On the downside, though, working-class children internalise negative feelings of self-worth and that leads them to reject the education system and then this often leads to self-elimination from the education system which is rooted in an unconscious estimation of their objective probabilities of success. And if by some fluke they do make it to the top, such mobility often comes with emotional difficulties. These individuals routinely reported battling feelings of insecurity and inferiority in the elite workplace. Elites who are drawn from a narrow background have no such qualms.

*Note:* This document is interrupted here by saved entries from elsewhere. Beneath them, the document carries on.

`config.mk`:
```
export PLATFORM = sky130hd
export DESIGN_NAME = alt_byte_popcnt
export DESIGN_NICKNAME = d
export VERILOG_FILES = /design/src/rtl/apc_pkg.sv /design/src/rtl/apc_popcnt.sv /design/src/rtl/apc_tally.sv /design/src/rtl/apc_seq.sv /design/src/rtl/alt_byte_popcnt.sv
export SDC_FILE = /design/constraint.sdc
export NUM_CORES = 1
export LEC_CHECK = 0
export CAP_MARGIN = 30
export CORE_ASPECT_RATIO = 0.7
export CORE_MARGIN = 1
export CORE_UTILIZATION = 41
export DETAILED_ROUTE_END_ITERATION = 16
export DONT_BUFFER_PORTS = 1
export GPL_TIMING_DRIVEN = 0
export PLACE_DENSITY = 0.67
export SYNTH_ARGS = -nofsm -noshare
export SYNTH_HDL_FRONTEND = slang
export SYNTH_SLANG_ARGS = --single-unit
```
`constraint.sdc`:
```
create_clock -name clk_i -period 5 [get_ports clk_i]
set_input_delay 0.75 -clock clk_i [delete_from_list [all_inputs] [get_ports clk_i]]
set_output_delay 0.75 -clock clk_i [all_outputs]
set_load 0.05 [all_outputs]
```
$ cat config.mk
export PLATFORM = sky130hd
export DESIGN_NAME = hpar_engine
export DESIGN_NICKNAME = d
export VERILOG_FILES = /design/src/rtl/hpar_engine.sv
export SDC_FILE = /design/constraint.sdc
export NUM_CORES = 1
export LEC_CHECK = 0
export BUFFER_PORTS_ARGS = -buffer_cell sky130_fd_sc_hd__buf_2
export CORE_AREA = 2 2 39 41
export CTS_CLUSTER_SIZE = 28
export DETAILED_ROUTE_END_ITERATION = 10
export DIE_AREA = 0 0 41 43
export GPL_ROUTABILITY_DRIVEN = 1
export MAX_ROUTING_LAYER = met4
export PLACE_DENSITY = 0.73
export SETUP_SLACK_MARGIN = 0.15
export SLEW_MARGIN = 10
export SYNTH_ARGS = -nofsm -noshare
export SYNTH_HDL_FRONTEND = slang
export SYNTH_SLANG_ARGS = --single-unit
$ cat constraint.sdc
create_clock -name clk -period 3.44 [get_ports clk]
set_clock_uncertainty 0.15 [all_clocks]
set_input_delay 0.172 -clock clk [delete_from_list [all_inputs] [get_ports clk]]
set_output_delay 0.172 -clock clk [all_outputs]
set_load 0.01 [all_outputs]
$ cat src/rtl/hpar_engine.sv
module hpar_engine #(
  parameter int WIDTH = 8,
  parameter int WORDS = 16
) (
  input  logic             clk,
  input  logic             rst_n,
  input  logic             start,
  input  logic [WIDTH-1:0] din,
  output logic [WIDTH-1:0] parity,
  output logic             done
);
  localparam int CW = (WORDS > 1) ? $clog2(WORDS) : 1;
  localparam logic [CW-1:0] LAST = CW'(WORDS - 1);

  logic [WIDTH-1:0] acc;
  logic [CW-1:0]    left;

  assign done   = (left == '0);
  assign parity = acc;

  always_ff @(posedge clk or negedge rst_n) begin
    if (!rst_n) begin
      acc  <= '0;
      left <= '0;
    end else if (start) begin
      acc  <= din;
      left <= LAST;
    end else if (!done) begin
      acc  <= acc ^ din;
      left <= left - CW'(1);
    end
  end
endmodule

== Word-level counts from Yosys, hierarchy flattened ==
Index checks and enable logic that the tools add are counted.

* Bits in registers: 12
* Bits of input ports: 11
* Word-level logic and storage cells: 10

* $add $sub $neg: 1
* Eq/ne operators: 1
* Multiplexer cells: 4
* Bitwise gates (word level): 1
* Reduce and logical (&&, ||, !) cells: 1

{| class="wikitable"
|+ Operators by type and width
! kind !! number
|-
| $mux 8 || 2
|-
| $mux 4 || 2
|-
| $xor 8x8->8 || 1
|-
| $logic_not 4->1 || 1
|-
| $sub 4x1->4 const B || 1
|-
| $ne 2x2->1 const B || 1
|}

== Depth between registers and ports, before layout ==
Gate-level depths: netlist of the first run.

* Depth in word-level cells: 3
* Mapped depth: 6
* Gate-level depth less buffers: 5

== Worst setup path after synthesis of the first run ==
OpenSTA, ideal clock, no wires.

* Path type: register to register
* From: reg left[0]
* To: reg acc[0], in the netlist parity[0]
* Library setup time: 137 ps
* Arrival: 1311 ps
* Data required time: 3153 ps
* Path slack: 1842 ps
* Cell stages (with the launch flop): 7
* Path buffers: 1
* Period minus slack after synthesis: 1598 ps
* Path through: dfrtp_1 inv_1 ha_1 nor3b_4 buf_6 mux2i_1 a21oi_1

* Word-level cells in the longest chain between the ends: 2

{| class="wikitable"
|+ Ends and longest elaborated chain
! what !! RTL line !! source
|-
| start, declared || 16 || <nowiki>logic [CW-1:0] left;</nowiki>
|-
| start signal, assigned || 30 || <nowiki>left <= left - CW'(1);</nowiki>
|-
| $logic_not 4->1 || 18 || <nowiki>assign done = (left == '0);</nowiki>
|-
| via done || 10 || <nowiki>output logic done</nowiki>
|-
| $ne 2x2->1 (no line) || - ||
|-
| end signal, assigned || 26 || <nowiki>acc <= din;</nowiki>
|-
| end signal, assigned || 29 || <nowiki>acc <= acc ^ din;</nowiki>
|-
| end, declared || 15 || <nowiki>logic [WIDTH-1:0] acc;</nowiki>
|}

The timed path passes the listed nets, and every way through them passes these cells.
A chain may end at the register's enable or synchronous reset.

== Worst setup path in the final report of the first run ==
* From: reg left[0]
* To: out done

* Word-level cells in the longest chain between the ends: 1

{| class="wikitable"
|+ Ends and longest elaborated chain
! what !! RTL line
|-
| $logic_not 4->1 || 18
|-
| end, declared || 10
|}

Every way passes these cells.

==> flow_summary.yaml, run 1 <==
worst_hold_path:
  hp-class: "in2reg"
  hold_depth: 3
power:
  pwr-share-seq_pct: 50.1
  p_int_w: 0.000242
  switching_share_pct: 26.1
  clockPowerShare_pct: 34.3
  p_sw_w: 0.0000855
  power_density_nw_per_um2: 427
  vdd_drop_max_v: 0.000224
  pwr-share-comb_pct: 15.6
  leakagePower_nw: 0.352
layout:
  antenna_cells: 0
  post-route-util_pct: 55.4
  fin_nets: 97
  stdcell_count: 100
  drive_above_1_share_pct: 28.6
  area_growth_pct: 25.6
critical_path:
  ff2ff_setup_slack_ns: 1.52
  worst_setup_path_start_kind: "flop"
  r2r_end: "parity[1]$_DFFE_PN0P_"
  slowest_stage: "nor3b_4"
  critPathLaunch: "left[0]$_DFFE_PN0P_"
  cp_max_fo: 12
  slowest_delay_ns: 0.62
  arrival_ns: 1.83
  crit_chain: "inv_1 -> ha_1 -> nor3b_4 -> buf_2"
  critPathKind: "reg2out"
  worstSetupEndpoint: "done"
  reg2regPathDepth: 5
  r2r-start: "left[0]$_DFFE_PN0P_"
  critPathRequiredTime_ns: 3.12
  worst_setup_path_end_kind: "output pin"
cts:
  clkLatencyLatePin_ns: 0.27
  cts.sinks: 12
  htree_levels: 1
  cts_root_buf: "clkbuf_4"
  cts_tree: "yes"
  cts_setup_buffers: 0
  clkTransAtPathRegs_ns: 0.08
  numCtsBuffers: 3
  clk_path_buf_depth: 2
sta:
  max_freq_ghz: 0.465
  min_period_ns: 2.15
  finalCritPeriodShare_pct: 62.6
  final-setup-viol-count: 0
  relSlewSlack_pct: 53.7
  worst_pin_slew_ns: 0.694
  whs_ns: 0.00940
  rsz0062_at_grt: "false"
  setup_tns_ns: 0
  slew_viol_final: 0
  hold_violations: 0
global_routing:
  grt_pass1_wl_mm: 1.68
  overflow: 0
  grt_start_max_net_pins: 20
  antenna_found_initial: 0
  grt_pass1_vias: 433
  grt_usage_pct: 15.1
die:
  core_sq_um: 1380
  initial_core_util_pct: 44.1
  ios: 20
  dieArea_sq_um: 1760
  core.rowCount: 14
  die_w_um: 41
  dieHeight_um: 43
synth:
  synth-seq-area-share_pct: 49.2
  ys_types: 18
  ys.flop_type: "dfrtp_1"
  post-synth-top-area-fraction_pct: 49.2
  yosysMostFrequentCell: "a21oi_1"
  synth_edf_count: 0
  synth-seq-cells: 12
  ys_warn_count: 0
  syn_inst: 61
  synth_area_sq_um: 611
  syn-mean-instance-area_sq_um: 10.0
  synthTopCellsByCount: "a21oi_1 (16), dfrtp_1 (12), nand2_1 (10)"
  synthTopCellsByArea: "dfrtp_1 (49%), a21oi_1 (13%), mux2i_1 (13%)"
  synth_nets: 73
  synth_top_cell_by_area: "dfrtp_1"
  synthArstFlopShare_pct: 100
route:
  post_drt_wl_per_cell_um: 11.0
  drcViolationCount: 0
  wl_mm: 1.10
  drt_iter0_markers: 7
  avgViaCountPerCell: 5.07
  drtPass1Iterations: 4
  route.vias.total: 507
  postRouteAntennaNets: 0
place:
  dp_cells: 94
  gp_congestion: 0.641
  hpwl_um: 788
  io_buffers: 19
status:
  status: "completed"
run:
  maxCapViolCount: 0
-- worst max-delay path: cells and delay by family (launching register included) --
family | cells | cell delay, ns
buf+inv | 2 | 0.35
fa+ha+maj | 1 | 0.21
simple gates | 1 | 0.62
flops | 1 | 0.37
-- metal layers --
layer | track usage [%] | share of wire (%) | vias to the layer above
li1 | - | - | 258
met1 | 18.2 | 47 | 225
met2 | 21.9 | 45 | 19
met3 | 3.14 | 5.4 | 5
met4 | 10.0 | 2.6 | 0
met5 | - | 0 | -
-- how the worst min path moves through the flow --
stage                     startpoint               endpoint  slack [ns]
after floorplan                rst_n    left[0]$_DFFE_PN0P_       -0.27
after global placement         rst_n    left[2]$_DFFE_PN0P_       -0.08
after detailed placement       rst_n    left[3]$_DFFE_PN0P_       -0.08
after CTS                     din[0]  parity[0]$_DFFE_PN0P_       0.009
after global routing          din[2]  parity[2]$_DFFE_PN0P_        0.03
final                         din[5]  parity[5]$_DFFE_PN0P_       0.009
-- metrics by stage --
step	setup slack [ns]	total power [W]	cell area (sq um)
2_1_floorplan	1.84	0.000193	611
5_1_grt	1.19	0.000345	767
3_5_place_dp	1.53	0.000217	711
4_1_cts	1.28	0.000330	767
6_report	1.29	0.000327	767
3_3_place_gp	1.59	0.000215	711
-- final cells by class --
class	count	area, sq um
Multi-Input combinational cell	44	284
Sequential cell	12	300
Clock buffer	4	36.3
Inverter	3	11.3
Fill cell	118	617
Tap cell	16	20.0
Timing Repair Buffer	21	115
-- repair_timing --
| action | 4_1_cts | 5_1_grt |
|---|---|---|
| gates resized for setup | 0 | 0 |
| endpoints found under the hold margin | 13 | 0 |
| hold buffers | 2 | 0 |
-- power by group through the flow --
stage	combinational [W]	clock, W	sequential, W
final	0.0000511	0.000112	0.000164
after global routing	0.0000576	0.000121	0.000166
after CTS	0.0000523	0.000114	0.000164
after detailed placement	0.0000503	0	0.000166
after global placement	0.0000487	0	0.000166
after floorplan	0.0000231	0	0.000170
-- state kept, by name, summed over array words and instances (netlist names) --
register	count
parity	8
left	4
-- cell families after synthesis --
kind of cell,Yosys count,share of synthesized area (%)
compound gates,18,15.8
simple gates,16,14.1
flops,12,49.2
mux,8,13.1
buf+inv,5,4.30
xor+xnor,1,1.43
fa+ha+maj,1,2.05
-- placed cells by master (no fill, tap or decap), types with 2 or more instances in the layout --
cell / count
a21oi_1: 16
buf_2: 19
mux2i_1: 8
dlygate4sd3_1: 2
inv_1: 2
nand2_1: 10
clkbuf_4: 3
dfrtp_1: 12
Power figures use the tool's default switching activity.
==> inputs of run 2 (changes only) <==
ABC_AREA = 1   (was unset)
CORE_AREA = unset   (was 2 2 39 41)
CORE_UTILIZATION = 50   (was unset)
DIE_AREA = unset   (was 0 0 41 43)
PLACE_DENSITY = 0.76   (was 0.73)
clock period = 2 ns   (was 3.44 ns; I/O delays follow)
==> flow_summary.yaml, run 2 <==
worst_hold_path:
  hp-class: "in2reg"
global_routing:
  grt_pass1_wl_mm: 2.34
  grt_start_max_net_pins: 14
  grt_pass1_vias: 584
  antenna_found_initial: 0
  overflow: 0
  grt_usage_pct: 22.7
synth:
  synthTopCellsByArea: "dfrtp_1 (39%), nand2_1 (37%), inv_1 (8.8%)"
  ys.flop_type: "dfrtp_1"
  ys_warn_count: 0
  syn-mean-instance-area_sq_um: 6.22
  yosysMostFrequentCell: "nand2_1"
  ys_types: 14
  syn_inst: 124
  synth_top_cell_by_area: "dfrtp_1"
  post-synth-top-area-fraction_pct: 39.0
  synth_edf_count: 0
  synth-seq-area-share_pct: 39.0
  synthArstFlopShare_pct: 100
  synth-seq-cells: 12
  synthTopCellsByCount: "nand2_1 (76), inv_1 (18), dfrtp_1 (12)"
  synth_nets: 136
  synth_area_sq_um: 771
power:
  leakagePower_nw: 0.633
  clockPowerShare_pct: 32.4
  pwr-share-comb_pct: 21.7
  switching_share_pct: 29.7
  p_sw_w: 0.000182
  power_density_nw_per_um2: 619
  pwr-share-seq_pct: 45.9
  vdd_drop_max_v: 0.000420
  p_int_w: 0.000431
layout:
  seqCellArea_sq_um: 300
  nFillCells: 129
  final_common_cell: "nand2_1"
  multi_input_area_sq_um: 377
  antenna_cells: 0
  area_growth_pct: 28.4
  fin_nets: 167
  layout_common_cells: "nand2_1 (76), buf_2 (19), inv_1 (18), dfrtp_1 (12), dlygate4sd3_1 (8)"
  drive_above_1_share_pct: 20.1
  largest_reg_flops: 8
critical_path:
  reg2regPathDepth: 7
  arrival_ns: 1.39
  cp_max_fo: 5
  r2r-start: "left[0]$_DFFE_PN0P_"
  worst_setup_path_start_kind: "flop"
  worstSetupEndpoint: "done"
  critPathKind: "reg2out"
  critPathLaunch: "left[0]$_DFFE_PN0P_"
  ff2ff_setup_slack_ns: 0.55
  critPathRequiredTime_ns: 1.75
  worst_setup_path_end_kind: "output pin"
  r2r_end: "parity[7]$_DFFE_PN0P_"
route:
  route.vias.total: 770
  post_drt_wl_per_cell_um: 9.57
  drt_iter0_markers: 17
  wl_mm: 1.62
  drtPass1Iterations: 4
  postRouteAntennaNets: 0
  drcViolationCount: 0
  avgViaCountPerCell: 4.56
cts:
  numCtsBuffers: 3
  clkLatencyLatePin_ns: 0.27
  cts_setup_buffers: 0
  htree_levels: 1
  clkTransAtPathRegs_ns: 0.08
  cts.sinks: 12
  cts_root_buf: "clkbuf_4"
  cts_tree: "yes"
  clk_path_buf_depth: 2
sta:
  worst_pin_slew_ns: 0.289
  hold_violations: 0
  finalCritPeriodShare_pct: 81.8
  setup_tns_ns: 0
  min_period_ns: 1.64
  relSlewSlack_pct: 80.7
  final-setup-viol-count: 0
  max_freq_ghz: 0.612
  whs_ns: 0.00378
  rsz0062_at_grt: "false"
  slew_viol_final: 0
die:
  core_sq_um: 1370
  dieArea_sq_um: 1700
  initial_core_util_pct: 56.4
  die_w_um: 41.3
  dieHeight_um: 41.3
  ios: 20
  core.rowCount: 13
place:
  hpwl_mm: 1.08
  gp_congestion: 0.701
  io_buffers: 19
run:
  maxCapViolCount: 0
status:
  status: "completed"
-- run 2: changes by cell type after synthesis, sizes merged, moves of 3 or more --
cell   before  now
nand2      10   77
inv         2   22
o21ai       0    4
a21oi      16    2
mux2i       8    0
nor2        0    3
-- run 2: per-layer routing --
| layer | vias up | track usage (%) | wire length, um |
|---|---|---|---|
| met1 | 329 | 25.5 | 779 |
| met3 | 2 | 4.89 | 40 |
| met2 | 15 | 36.3 | 783 |
| met4 | 0 | 14.5 | 12 |
| met5 | - | - | 0 |
| li1 | 424 | - | - |
-- run 2: cells by family after synthesis --
group | after synthesis | synth area share (%)
fa+ha+maj | 1 | 1.62
buf+inv | 23 | 12.2
compound gates | 6 | 4.38
simple gates | 82 | 42.9
flops | 12 | 39.0
-- run 2: layout make-up --
class / instances / area share, %
Clock buffer: 4 / 3.67
Multi-Input combinational cell: 89 / 38.1
Inverter: 22 / 8.34
Tap cell: 15 / 1.90
Timing Repair Buffer: 27 / 17.7
Sequential cell: 12 / 30.3
-- run 2: repair_timing --
action	CTS	global route
hold buffers	8	0
endpoints found under the hold margin	19	0
resized for setup	0	0
-- run 2: worst min-delay path by stage --
stage	startpoint	end	slack [ns]	depth (start not counted)
floorplan	rst_n	left[0]$_DFFE_PN0P_	-0.35	0
global placement	rst_n	left[1]$_DFFE_PN0P_	-0.16	1
detailed placement	rst_n	parity[7]$_DFFE_PN0P_	-0.15	1
CTS	din[4]	parity[4]$_DFFE_PN0P_	0.00008	5
global route	din[4]	parity[4]$_DFFE_PN0P_	0.02	5
finish	din[4]	parity[4]$_DFFE_PN0P_	0.004	5
-- run 2: critical path, stage by stage, from the launching register on --
cell and delay [ns]:
dfrtp_1 0.36, inv_1 0.13, ha_1 0.22, nand3_2 0.15
inv_2 0.11, buf_2 0.13
-- run 2: power by group through the flow --
stage               Clock, W  Combinational [W]  Sequential, W
global route        0.000216           0.000156       0.000284
CTS                 0.000203           0.000134       0.000281
finish              0.000199           0.000133       0.000281
global placement           0           0.000117       0.000284
floorplan                  0          0.0000693       0.000291
detailed placement         0           0.000121       0.000286
-- run 2: per-stage QoR --
step	worst slack, ns	cells	total power [W]	utilization [%]	area, sq um
floorplan	0.639	124	0.000360	-	771
global route	0.246	169	0.000656	72.4	990
finish	0.365	169	0.000613	72.4	990
global placement	0.615	157	0.000401	63.9	873
detailed placement	0.565	157	0.000407	63.9	873
CTS	0.353	169	0.000618	72.4	990
==> inputs of run 3 (changes only) <==
CORE_UTILIZATION = 45   (was 50)
PLACE_DENSITY = 0.72   (was 0.76)
clock period = 1.4 ns   (was 2 ns; I/O delays follow)
==> flow_summary.yaml, run 3 (synthesized netlist as in run 2, its figures left out) <==
status:
  status: "complete, but fails checks"
  violations: "design-rule violations, negative setup slack"
critical_path:
  critPathKind: "reg2reg"
  r2r-start: "left[0]$_DFFE_PN0P_"
  ff2ff_setup_slack_ns: -0.01
  reg2regPathDepth: 6
  worst_setup_path_end_kind: "flop"
  arrival_ns: 1.42
  critPathRequiredTime_ns: 1.40
  cp_max_fo: 4
  critPathLaunch: "left[0]$_DFFE_PN0P_"
  worstSetupEndpoint: "left[1]$_DFFE_PN0P_"
  r2r_end: "left[1]$_DFFE_PN0P_"
  worst_setup_path_start_kind: "flop"
place:
  gp_congestion: 0.736
  hpwl_mm: 1.13
  dp_slack_ns: 0.0920
  io_buffers: 19
  place_area_sq_um: 897
global_routing:
  antenna_found_initial: 0
  overflow: 0
  grt_start_max_net_pins: 14
  grt_pass1_wl_mm: 2.97
  grt_pass1_vias: 710
  grt_usage_pct: 22.1
sta:
  final-setup-viol-count: 1
  hold_violations: 0
  worst_pin_slew_ns: 0.303
  setup_slack_ns: -0.0116
  slew_viol_final: 0
  min_period_ns: 1.41
  relSlewSlack_pct: 79.8
  max_freq_ghz: 0.708
  rsz0062_at_grt: "true"
  finalCritPeriodShare_pct: 101
die:
  core_sq_um: 1560
  dieArea_sq_um: 1880
  die_w_um: 43.4
  core.rowCount: 14
  ios: 20
  initial_core_util_pct: 49.4
  dieHeight_um: 43.4
cts:
  cts_root_buf: "clkbuf_4"
  htree_levels: 1
  cts_tree: "yes"
  cts.sinks: 12
  numCtsBuffers: 3
  clkTransAtPathRegs_ns: 0.07
  clk_path_buf_depth: 2
  clkLatencyLatePin_ns: 0.27
route:
  drt_iter0_markers: 13
  postRouteAntennaNets: 0
  avgViaCountPerCell: 4.73
  post_drt_wl_per_cell_um: 10.5
  drcViolationCount: 4
  wl_mm: 1.84
  drtPass1Iterations: 7
  route.vias.total: 828
layout:
  design_area_sq_um: 1090
  largest_reg_flops: 8
  final_common_cell: "nand2_1"
  fin_nets: 173
  area_growth_pct: 41.4
  drive_above_1_share_pct: 28.9
  layout_common_cells: "nand2_1 (68), buf_2 (18), inv_1 (16), dfrtp_1 (12), dlygate4sd3_1 (9)"
  antenna_cells: 0
power:
  p_int_w: 0.000572
  power_density_nw_per_um2: 764
  pwr-share-comb_pct: 26.4
  vdd_drop_max_v: 0.000684
  pwr-share-seq_pct: 48.4
  switching_share_pct: 31.2
  leakagePower_nw: 0.649
  p_sw_w: 0.000260
  clockPowerShare_pct: 25.2
run:
  maxCapViolCount: 0
worst_hold_path:
  hp-class: "in2async"
[run 3: worst min-delay path by stage]
stage	to	slack (ns)	cells past startpoint
global route	parity[6]$_DFFE_PN0P_	0.09	2
global placement	parity[6]$_DFFE_PN0P_	-0.19	1
detailed placement	parity[6]$_DFFE_PN0P_	-0.19	1
floorplan	left[0]$_DFFE_PN0P_	-0.38	0
CTS	parity[6]$_DFFE_PN0P_	0.06	2
finish	parity[6]$_DFFE_PN0P_	0.05	2
[run 3: layout make-up]
class / instances / area [sq um]
repair buffers: 32 / 225
well taps: 16 / 20.0
flip-flops and latches: 12 / 300
clock buffers: 3 / 22.5
inverters: 22 / 85.1
multi-input cells: 90 / 437
fillers: 137 / 469
[run 3: worst max-delay path, stage by stage (launching register included)]
cell and delay, ns:
dfrtp_1 0.38, inv_2 0.08, ha_4 0.15, nand3_4 0.11, buf_4 0.16, o21ai_0 0.20, nand2_1 0.07
[run 3: repair_timing]
item                       CTS  global route
pin swaps                    2             6
gates resized for setup      5             6
setup endpoints to repair   10            11
hold buffers                 9             0
gates cloned                 0             1
hold endpoints to repair    20             0
buffers inserted             3             1
[run 3: power by group through the flow]
stage                     Combinational [W]  Sequential, W  Clock [W]
final                              0.000220       0.000403   0.000210
after global routing               0.000249       0.000407   0.000233
after CTS                          0.000210       0.000402   0.000216
after detailed placement           0.000183       0.000408          0
after global placement             0.000174       0.000408          0
after floorplan                    0.000105       0.000417          0
[run 3: through the flow]
| step | cells | hold WS, ns | power [W] | TNS (ns) | utilization [%] |
|---|---|---|---|---|---|
| 2_1_floorplan | 124 | -0.376 | 0.000522 | 0 | - |
| 5_1_grt | 175 | 0.0858 | 0.000889 | -0.171 | 69.9 |
| 4_1_cts | 173 | 0.0555 | 0.000829 | 0 | 67.7 |
| 3_3_place_gp | 158 | -0.187 | 0.000582 | 0 | 57.5 |
| 3_5_place_dp | 158 | -0.190 | 0.000591 | 0 | 57.5 |
| 6_report | 175 | 0.0512 | 0.000832 | -0.0116 | 69.9 |
[run 3: layer usage]
metal	up-vias	wire (um)	share of wire (%)	global-route usage, %
li1	438	-	-	-
met4	0	10	0.54	5.63
met5	-	0	0	-
met3	3	60	3.3	6.25
met2	12	967	53	38.8
met1	375	801	44	24.7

In a capitalist class society, it pays to be privileged. In other words, make sure you choose the right parents before you are born. Wherever you look — or even if you don’t know where to look — there is a class pay gap and a powerful and previously unobserved…inequality. Furthermore, people do not necessarily have an equal capacity to cash in their merit or realise their talent. Hence through the widespread mushy ideology of equal opportunity, the clean slate, hard work pays, etc.,  we are made to believe in ourselves. If you can dream it, you can do it. Furthermore, help is often social – in the form of informal sponsorship. It is called networking. But some networks are better than others.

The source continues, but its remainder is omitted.